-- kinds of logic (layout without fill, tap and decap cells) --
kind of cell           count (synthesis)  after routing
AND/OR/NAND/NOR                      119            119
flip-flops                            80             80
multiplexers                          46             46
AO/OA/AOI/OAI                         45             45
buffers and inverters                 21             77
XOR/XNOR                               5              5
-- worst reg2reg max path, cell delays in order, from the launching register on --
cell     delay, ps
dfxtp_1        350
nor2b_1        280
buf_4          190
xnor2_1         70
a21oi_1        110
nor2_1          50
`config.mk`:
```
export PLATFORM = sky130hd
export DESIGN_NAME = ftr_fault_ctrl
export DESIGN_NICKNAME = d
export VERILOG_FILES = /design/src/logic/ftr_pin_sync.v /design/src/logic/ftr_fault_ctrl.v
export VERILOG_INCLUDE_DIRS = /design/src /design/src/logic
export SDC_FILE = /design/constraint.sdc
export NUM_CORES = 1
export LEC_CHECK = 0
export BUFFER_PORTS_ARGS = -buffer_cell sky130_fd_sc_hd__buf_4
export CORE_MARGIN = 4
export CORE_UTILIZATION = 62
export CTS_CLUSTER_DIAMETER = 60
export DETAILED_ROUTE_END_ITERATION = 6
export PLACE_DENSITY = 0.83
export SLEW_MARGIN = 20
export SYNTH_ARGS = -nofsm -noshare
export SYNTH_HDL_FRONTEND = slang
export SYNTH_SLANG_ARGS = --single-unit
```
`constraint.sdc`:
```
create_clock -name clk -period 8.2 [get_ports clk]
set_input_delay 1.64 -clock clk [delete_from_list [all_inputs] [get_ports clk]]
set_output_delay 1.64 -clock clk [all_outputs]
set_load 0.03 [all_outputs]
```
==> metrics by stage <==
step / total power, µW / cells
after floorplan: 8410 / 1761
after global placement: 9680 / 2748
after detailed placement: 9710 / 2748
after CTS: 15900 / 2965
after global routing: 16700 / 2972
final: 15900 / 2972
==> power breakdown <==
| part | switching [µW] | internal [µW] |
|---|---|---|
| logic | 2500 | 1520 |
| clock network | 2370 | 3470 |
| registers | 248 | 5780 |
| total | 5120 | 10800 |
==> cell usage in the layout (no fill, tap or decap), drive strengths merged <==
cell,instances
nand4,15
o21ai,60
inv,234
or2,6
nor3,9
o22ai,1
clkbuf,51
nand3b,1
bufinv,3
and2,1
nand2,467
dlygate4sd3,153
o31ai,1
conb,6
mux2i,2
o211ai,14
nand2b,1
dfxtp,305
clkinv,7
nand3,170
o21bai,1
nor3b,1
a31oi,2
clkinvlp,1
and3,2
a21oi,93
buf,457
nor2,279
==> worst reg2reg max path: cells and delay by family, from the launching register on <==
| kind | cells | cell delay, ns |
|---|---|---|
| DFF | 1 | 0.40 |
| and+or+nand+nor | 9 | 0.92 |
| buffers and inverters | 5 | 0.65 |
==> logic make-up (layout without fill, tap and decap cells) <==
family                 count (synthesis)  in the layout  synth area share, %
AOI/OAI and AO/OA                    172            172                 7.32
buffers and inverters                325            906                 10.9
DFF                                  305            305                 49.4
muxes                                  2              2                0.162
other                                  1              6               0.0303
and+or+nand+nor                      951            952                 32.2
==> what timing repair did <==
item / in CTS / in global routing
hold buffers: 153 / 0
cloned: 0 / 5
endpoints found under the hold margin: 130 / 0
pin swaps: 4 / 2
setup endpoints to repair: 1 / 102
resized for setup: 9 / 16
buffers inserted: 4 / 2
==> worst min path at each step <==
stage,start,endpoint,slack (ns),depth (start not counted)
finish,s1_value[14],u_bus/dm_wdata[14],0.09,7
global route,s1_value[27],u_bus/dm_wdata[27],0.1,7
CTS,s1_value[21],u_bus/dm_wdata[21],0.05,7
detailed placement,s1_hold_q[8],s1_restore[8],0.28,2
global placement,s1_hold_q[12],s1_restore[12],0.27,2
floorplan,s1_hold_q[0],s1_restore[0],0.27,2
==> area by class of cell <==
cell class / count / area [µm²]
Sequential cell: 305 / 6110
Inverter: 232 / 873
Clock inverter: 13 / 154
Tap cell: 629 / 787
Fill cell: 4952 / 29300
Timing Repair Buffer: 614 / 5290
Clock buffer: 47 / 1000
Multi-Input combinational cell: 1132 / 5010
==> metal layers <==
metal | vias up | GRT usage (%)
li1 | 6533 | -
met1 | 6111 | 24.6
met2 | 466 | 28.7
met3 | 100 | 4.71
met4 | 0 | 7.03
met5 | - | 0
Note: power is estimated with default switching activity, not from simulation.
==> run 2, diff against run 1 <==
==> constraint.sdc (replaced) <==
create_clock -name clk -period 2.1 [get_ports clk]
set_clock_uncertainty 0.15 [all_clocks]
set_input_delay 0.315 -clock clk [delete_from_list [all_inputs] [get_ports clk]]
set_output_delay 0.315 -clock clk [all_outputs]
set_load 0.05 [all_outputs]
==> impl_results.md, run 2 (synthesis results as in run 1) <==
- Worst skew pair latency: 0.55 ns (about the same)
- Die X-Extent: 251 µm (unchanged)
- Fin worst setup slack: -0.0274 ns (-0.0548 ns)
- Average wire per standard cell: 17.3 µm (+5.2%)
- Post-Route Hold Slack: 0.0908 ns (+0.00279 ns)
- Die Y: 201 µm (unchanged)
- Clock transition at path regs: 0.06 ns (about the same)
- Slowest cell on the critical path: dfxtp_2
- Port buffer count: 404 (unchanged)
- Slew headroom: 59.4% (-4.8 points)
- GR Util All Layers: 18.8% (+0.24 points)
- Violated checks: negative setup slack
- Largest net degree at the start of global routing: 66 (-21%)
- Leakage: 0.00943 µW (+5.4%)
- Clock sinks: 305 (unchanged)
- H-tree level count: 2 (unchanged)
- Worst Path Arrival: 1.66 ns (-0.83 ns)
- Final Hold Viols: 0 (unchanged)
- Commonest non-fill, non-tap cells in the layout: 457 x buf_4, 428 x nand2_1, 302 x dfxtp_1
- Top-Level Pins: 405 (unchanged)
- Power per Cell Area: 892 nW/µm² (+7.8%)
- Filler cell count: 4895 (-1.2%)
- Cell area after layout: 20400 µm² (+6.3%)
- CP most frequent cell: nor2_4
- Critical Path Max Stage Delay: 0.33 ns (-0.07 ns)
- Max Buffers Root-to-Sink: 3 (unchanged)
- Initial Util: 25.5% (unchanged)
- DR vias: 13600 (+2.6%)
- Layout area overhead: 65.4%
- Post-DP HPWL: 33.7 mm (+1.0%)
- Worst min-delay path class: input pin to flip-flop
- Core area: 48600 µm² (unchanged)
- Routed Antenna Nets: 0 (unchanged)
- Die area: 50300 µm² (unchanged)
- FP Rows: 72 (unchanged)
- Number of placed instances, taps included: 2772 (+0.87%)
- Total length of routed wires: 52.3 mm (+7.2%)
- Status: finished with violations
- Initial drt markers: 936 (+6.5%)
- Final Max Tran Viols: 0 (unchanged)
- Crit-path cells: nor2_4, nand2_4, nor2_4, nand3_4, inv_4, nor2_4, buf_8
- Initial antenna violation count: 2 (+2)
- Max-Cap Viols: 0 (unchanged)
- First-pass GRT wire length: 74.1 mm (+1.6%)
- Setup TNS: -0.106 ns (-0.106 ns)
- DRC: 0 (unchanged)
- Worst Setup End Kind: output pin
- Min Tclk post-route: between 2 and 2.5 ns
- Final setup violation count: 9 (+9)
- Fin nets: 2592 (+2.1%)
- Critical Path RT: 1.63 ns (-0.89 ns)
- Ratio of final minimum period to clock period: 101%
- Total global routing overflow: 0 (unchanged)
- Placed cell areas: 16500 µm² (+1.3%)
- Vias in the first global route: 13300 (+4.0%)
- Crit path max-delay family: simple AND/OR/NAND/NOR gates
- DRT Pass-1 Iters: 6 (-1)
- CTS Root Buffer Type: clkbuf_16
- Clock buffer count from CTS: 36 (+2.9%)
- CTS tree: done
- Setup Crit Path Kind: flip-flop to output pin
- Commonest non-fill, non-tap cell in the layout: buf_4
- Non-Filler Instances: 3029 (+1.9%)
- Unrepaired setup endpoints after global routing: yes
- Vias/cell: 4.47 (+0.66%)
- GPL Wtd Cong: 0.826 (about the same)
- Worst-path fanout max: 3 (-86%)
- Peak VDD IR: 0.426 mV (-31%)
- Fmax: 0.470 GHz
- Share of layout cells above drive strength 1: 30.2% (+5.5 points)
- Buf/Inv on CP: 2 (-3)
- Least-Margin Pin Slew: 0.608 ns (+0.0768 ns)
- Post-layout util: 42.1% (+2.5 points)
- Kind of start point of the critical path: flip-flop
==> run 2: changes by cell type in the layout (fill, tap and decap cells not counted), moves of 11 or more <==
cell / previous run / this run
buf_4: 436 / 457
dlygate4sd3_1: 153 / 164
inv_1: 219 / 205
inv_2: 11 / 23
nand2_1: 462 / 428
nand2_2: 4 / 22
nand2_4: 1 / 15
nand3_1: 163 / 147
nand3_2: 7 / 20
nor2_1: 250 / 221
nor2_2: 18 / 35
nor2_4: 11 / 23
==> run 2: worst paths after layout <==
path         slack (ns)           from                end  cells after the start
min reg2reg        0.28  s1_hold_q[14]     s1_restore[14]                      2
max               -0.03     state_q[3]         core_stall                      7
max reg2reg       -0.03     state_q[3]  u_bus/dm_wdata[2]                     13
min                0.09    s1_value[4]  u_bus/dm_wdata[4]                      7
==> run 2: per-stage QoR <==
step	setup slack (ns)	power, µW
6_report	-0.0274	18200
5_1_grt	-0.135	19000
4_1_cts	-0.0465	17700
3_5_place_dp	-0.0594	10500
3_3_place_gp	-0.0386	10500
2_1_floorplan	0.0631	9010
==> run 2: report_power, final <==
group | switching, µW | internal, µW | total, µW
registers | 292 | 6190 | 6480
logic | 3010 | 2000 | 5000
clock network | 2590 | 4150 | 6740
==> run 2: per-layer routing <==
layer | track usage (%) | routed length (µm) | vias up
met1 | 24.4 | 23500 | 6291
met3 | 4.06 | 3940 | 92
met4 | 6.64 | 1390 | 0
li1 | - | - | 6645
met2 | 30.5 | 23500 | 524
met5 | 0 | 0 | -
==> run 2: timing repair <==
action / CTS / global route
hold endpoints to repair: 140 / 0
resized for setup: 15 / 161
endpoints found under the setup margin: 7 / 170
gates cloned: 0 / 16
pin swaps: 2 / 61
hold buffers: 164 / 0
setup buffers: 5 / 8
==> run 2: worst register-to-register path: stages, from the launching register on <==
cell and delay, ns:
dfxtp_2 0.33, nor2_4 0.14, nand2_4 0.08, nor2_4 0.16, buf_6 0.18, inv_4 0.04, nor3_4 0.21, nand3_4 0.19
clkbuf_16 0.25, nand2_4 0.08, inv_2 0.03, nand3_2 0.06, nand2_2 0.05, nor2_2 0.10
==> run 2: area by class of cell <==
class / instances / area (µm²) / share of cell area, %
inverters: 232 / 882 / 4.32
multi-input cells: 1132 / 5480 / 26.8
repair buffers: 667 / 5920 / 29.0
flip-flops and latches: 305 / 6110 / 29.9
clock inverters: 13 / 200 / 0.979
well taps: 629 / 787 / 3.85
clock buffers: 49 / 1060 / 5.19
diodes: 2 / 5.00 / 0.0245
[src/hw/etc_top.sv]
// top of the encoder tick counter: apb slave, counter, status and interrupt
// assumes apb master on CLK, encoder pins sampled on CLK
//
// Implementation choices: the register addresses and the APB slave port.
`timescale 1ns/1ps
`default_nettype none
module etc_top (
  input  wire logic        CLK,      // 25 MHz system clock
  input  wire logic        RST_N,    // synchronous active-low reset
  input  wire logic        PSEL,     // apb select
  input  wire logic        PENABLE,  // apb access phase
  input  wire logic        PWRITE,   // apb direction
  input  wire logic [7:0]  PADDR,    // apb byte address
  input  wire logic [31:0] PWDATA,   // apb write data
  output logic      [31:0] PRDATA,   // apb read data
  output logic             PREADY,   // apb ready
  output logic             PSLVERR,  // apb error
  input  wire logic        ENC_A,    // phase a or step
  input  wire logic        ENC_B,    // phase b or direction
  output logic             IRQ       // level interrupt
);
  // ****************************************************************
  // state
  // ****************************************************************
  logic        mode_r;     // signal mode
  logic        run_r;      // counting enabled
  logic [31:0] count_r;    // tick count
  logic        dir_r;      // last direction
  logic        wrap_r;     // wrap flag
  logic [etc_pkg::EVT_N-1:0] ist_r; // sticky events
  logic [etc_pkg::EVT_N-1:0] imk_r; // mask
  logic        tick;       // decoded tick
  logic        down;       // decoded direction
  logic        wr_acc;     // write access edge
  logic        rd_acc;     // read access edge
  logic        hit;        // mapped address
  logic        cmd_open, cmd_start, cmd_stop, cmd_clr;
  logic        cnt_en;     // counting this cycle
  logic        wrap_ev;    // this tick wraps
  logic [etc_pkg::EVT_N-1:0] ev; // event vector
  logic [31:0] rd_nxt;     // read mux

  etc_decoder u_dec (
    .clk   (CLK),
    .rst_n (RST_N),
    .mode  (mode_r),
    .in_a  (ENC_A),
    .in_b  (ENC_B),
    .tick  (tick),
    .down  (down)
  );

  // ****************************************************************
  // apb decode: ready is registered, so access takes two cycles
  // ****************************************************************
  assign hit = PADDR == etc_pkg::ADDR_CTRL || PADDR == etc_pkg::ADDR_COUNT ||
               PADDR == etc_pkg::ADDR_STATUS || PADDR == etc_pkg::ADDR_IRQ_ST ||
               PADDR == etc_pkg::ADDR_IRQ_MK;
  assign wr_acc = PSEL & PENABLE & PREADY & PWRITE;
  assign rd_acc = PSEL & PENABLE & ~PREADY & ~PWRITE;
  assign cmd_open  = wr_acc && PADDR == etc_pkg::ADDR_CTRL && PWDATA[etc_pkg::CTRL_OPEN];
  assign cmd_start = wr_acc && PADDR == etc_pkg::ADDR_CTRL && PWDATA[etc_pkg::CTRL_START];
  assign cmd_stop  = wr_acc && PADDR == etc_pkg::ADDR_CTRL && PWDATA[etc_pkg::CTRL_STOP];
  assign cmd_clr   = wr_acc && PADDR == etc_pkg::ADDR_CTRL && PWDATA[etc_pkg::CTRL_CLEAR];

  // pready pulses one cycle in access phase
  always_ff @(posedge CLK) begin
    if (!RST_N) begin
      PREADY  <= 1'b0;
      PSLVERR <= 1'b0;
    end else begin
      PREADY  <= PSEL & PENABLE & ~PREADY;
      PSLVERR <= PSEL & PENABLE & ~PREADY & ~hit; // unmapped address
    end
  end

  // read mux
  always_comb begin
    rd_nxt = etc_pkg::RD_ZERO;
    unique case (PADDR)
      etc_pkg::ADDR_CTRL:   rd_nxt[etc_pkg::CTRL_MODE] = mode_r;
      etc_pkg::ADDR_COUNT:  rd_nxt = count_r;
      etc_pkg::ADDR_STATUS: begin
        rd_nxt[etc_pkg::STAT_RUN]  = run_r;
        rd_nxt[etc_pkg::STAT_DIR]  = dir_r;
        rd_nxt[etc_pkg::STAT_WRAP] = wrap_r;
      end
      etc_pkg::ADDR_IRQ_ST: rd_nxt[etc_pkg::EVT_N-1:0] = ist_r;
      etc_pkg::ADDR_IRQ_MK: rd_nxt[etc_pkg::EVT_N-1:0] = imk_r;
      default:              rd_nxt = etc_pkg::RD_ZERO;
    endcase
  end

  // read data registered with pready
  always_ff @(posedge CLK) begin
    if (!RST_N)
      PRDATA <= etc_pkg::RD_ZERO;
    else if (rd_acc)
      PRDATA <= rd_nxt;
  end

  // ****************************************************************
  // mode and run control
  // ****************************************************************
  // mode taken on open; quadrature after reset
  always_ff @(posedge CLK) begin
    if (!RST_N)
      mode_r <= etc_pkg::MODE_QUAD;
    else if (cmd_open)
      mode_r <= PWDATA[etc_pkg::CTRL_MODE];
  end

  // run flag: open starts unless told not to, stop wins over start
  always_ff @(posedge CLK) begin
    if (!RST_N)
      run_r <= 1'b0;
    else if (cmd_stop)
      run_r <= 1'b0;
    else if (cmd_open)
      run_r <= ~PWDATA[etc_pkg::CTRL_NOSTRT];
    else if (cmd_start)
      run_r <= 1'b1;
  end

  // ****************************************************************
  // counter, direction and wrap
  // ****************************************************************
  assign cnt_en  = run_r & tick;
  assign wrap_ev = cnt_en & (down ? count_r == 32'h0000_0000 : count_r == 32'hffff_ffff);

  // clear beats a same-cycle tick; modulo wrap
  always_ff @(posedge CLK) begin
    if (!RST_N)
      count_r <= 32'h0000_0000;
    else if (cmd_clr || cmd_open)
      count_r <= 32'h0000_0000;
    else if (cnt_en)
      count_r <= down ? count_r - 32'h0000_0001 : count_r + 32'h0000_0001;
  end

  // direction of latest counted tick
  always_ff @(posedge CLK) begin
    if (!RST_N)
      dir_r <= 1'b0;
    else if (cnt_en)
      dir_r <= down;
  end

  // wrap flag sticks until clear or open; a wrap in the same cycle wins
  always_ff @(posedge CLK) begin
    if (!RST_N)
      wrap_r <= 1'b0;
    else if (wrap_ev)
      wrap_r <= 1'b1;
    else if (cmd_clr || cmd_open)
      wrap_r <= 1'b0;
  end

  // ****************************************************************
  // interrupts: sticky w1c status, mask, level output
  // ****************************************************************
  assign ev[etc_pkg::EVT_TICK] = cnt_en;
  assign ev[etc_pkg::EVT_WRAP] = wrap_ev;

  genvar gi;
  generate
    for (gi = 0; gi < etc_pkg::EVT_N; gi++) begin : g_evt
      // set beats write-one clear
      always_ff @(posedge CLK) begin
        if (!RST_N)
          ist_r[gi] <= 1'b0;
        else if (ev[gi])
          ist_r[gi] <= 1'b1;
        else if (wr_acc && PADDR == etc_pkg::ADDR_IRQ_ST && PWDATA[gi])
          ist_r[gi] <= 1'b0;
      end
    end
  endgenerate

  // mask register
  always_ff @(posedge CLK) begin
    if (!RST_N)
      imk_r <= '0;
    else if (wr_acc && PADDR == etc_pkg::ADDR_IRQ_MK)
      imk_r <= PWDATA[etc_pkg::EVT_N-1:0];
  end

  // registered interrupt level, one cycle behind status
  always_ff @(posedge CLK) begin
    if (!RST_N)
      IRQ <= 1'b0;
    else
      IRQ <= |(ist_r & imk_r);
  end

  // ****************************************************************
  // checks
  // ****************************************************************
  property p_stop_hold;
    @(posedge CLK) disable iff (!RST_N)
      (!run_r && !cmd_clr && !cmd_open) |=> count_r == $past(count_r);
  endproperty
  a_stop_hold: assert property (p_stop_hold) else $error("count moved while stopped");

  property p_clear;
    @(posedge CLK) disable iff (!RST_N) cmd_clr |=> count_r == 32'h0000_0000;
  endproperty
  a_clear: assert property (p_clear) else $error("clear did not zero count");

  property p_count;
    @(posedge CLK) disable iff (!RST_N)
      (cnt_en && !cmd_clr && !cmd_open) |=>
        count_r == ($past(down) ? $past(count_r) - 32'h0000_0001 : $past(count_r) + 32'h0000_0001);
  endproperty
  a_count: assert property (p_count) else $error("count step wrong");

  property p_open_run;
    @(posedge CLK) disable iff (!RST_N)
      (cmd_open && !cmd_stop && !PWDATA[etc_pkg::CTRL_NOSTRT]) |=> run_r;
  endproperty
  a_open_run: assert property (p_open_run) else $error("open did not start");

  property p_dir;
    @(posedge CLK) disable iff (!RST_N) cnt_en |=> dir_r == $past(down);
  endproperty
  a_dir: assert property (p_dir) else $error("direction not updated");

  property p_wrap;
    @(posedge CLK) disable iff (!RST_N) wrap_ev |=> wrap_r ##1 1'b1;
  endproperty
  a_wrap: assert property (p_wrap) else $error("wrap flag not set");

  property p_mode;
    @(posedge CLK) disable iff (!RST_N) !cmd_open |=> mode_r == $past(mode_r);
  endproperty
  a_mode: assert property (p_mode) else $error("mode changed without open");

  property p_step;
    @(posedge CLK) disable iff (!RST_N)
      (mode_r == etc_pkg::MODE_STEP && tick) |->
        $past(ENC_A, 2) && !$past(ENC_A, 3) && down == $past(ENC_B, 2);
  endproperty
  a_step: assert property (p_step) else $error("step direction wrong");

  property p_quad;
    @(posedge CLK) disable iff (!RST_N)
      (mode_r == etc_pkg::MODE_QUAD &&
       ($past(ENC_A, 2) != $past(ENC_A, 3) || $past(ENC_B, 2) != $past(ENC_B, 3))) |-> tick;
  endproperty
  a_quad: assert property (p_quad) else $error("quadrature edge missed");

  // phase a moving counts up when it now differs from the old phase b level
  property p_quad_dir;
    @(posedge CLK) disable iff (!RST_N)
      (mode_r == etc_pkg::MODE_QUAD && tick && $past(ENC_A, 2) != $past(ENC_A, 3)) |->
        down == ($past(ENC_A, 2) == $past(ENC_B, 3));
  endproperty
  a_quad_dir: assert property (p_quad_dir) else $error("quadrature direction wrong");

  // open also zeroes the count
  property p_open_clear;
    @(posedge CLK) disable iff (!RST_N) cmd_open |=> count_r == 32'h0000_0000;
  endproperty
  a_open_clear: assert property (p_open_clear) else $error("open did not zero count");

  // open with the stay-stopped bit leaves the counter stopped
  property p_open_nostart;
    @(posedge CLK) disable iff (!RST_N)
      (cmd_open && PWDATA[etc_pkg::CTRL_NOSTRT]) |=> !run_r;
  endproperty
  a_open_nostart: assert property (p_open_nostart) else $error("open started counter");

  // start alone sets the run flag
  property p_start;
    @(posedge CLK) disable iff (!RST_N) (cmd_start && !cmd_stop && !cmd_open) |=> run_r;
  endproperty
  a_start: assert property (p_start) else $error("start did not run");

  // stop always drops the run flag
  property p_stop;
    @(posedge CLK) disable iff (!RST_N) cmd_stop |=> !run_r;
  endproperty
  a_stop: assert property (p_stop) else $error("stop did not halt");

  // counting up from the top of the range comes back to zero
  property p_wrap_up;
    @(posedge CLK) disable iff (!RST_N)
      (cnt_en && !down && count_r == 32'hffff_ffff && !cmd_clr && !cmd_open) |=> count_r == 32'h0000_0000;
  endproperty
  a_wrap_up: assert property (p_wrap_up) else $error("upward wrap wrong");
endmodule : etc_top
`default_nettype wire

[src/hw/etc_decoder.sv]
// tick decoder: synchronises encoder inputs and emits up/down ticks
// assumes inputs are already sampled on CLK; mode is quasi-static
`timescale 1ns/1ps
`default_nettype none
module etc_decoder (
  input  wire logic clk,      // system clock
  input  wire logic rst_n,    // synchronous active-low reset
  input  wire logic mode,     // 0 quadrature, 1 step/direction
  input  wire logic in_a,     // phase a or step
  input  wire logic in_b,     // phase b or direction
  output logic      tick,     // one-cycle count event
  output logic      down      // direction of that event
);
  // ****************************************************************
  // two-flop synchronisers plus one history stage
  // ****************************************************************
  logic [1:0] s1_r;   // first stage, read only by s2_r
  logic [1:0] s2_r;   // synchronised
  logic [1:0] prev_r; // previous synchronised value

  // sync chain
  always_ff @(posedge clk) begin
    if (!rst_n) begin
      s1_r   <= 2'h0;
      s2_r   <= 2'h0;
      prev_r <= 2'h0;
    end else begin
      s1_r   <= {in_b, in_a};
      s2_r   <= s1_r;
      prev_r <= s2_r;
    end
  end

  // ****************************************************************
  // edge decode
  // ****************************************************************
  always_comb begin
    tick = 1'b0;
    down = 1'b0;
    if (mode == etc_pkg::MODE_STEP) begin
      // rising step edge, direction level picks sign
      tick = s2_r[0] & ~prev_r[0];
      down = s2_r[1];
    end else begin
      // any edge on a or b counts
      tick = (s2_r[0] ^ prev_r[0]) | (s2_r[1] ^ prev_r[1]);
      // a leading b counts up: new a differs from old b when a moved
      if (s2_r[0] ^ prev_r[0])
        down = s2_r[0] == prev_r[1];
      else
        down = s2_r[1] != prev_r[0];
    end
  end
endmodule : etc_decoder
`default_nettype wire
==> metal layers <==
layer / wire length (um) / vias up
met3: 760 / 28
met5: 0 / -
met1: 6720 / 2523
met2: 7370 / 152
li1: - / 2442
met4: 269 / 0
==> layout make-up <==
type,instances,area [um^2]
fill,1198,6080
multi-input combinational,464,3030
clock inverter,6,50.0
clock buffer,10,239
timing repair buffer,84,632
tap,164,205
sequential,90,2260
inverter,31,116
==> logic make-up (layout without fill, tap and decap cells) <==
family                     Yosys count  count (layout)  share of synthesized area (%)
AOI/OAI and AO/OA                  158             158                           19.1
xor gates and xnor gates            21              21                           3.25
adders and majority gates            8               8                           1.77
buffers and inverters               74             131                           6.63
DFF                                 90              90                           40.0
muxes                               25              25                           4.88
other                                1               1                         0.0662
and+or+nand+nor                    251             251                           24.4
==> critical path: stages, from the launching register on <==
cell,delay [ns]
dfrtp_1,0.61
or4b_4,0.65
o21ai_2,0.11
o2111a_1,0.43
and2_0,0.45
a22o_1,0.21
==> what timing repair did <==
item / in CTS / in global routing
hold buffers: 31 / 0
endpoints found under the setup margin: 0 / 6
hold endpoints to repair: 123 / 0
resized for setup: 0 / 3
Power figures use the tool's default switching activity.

_____

Work instruction:
Copy the lines above exactly, beginning at the line that has "- GPL Wtd Cong: 0.826 (about the same)" and stopping after the line that has "- Post-layout util: 42.1% (+2.5 points)", and omit the rest.

Problem solution:
- GPL Wtd Cong: 0.826 (about the same)
- Worst-path fanout max: 3 (-86%)
- Peak VDD IR: 0.426 mV (-31%)
- Fmax: 0.470 GHz
- Share of layout cells above drive strength 1: 30.2% (+5.5 points)
- Buf/Inv on CP: 2 (-3)
- Least-Margin Pin Slew: 0.608 ns (+0.0768 ns)
- Post-layout util: 42.1% (+2.5 points)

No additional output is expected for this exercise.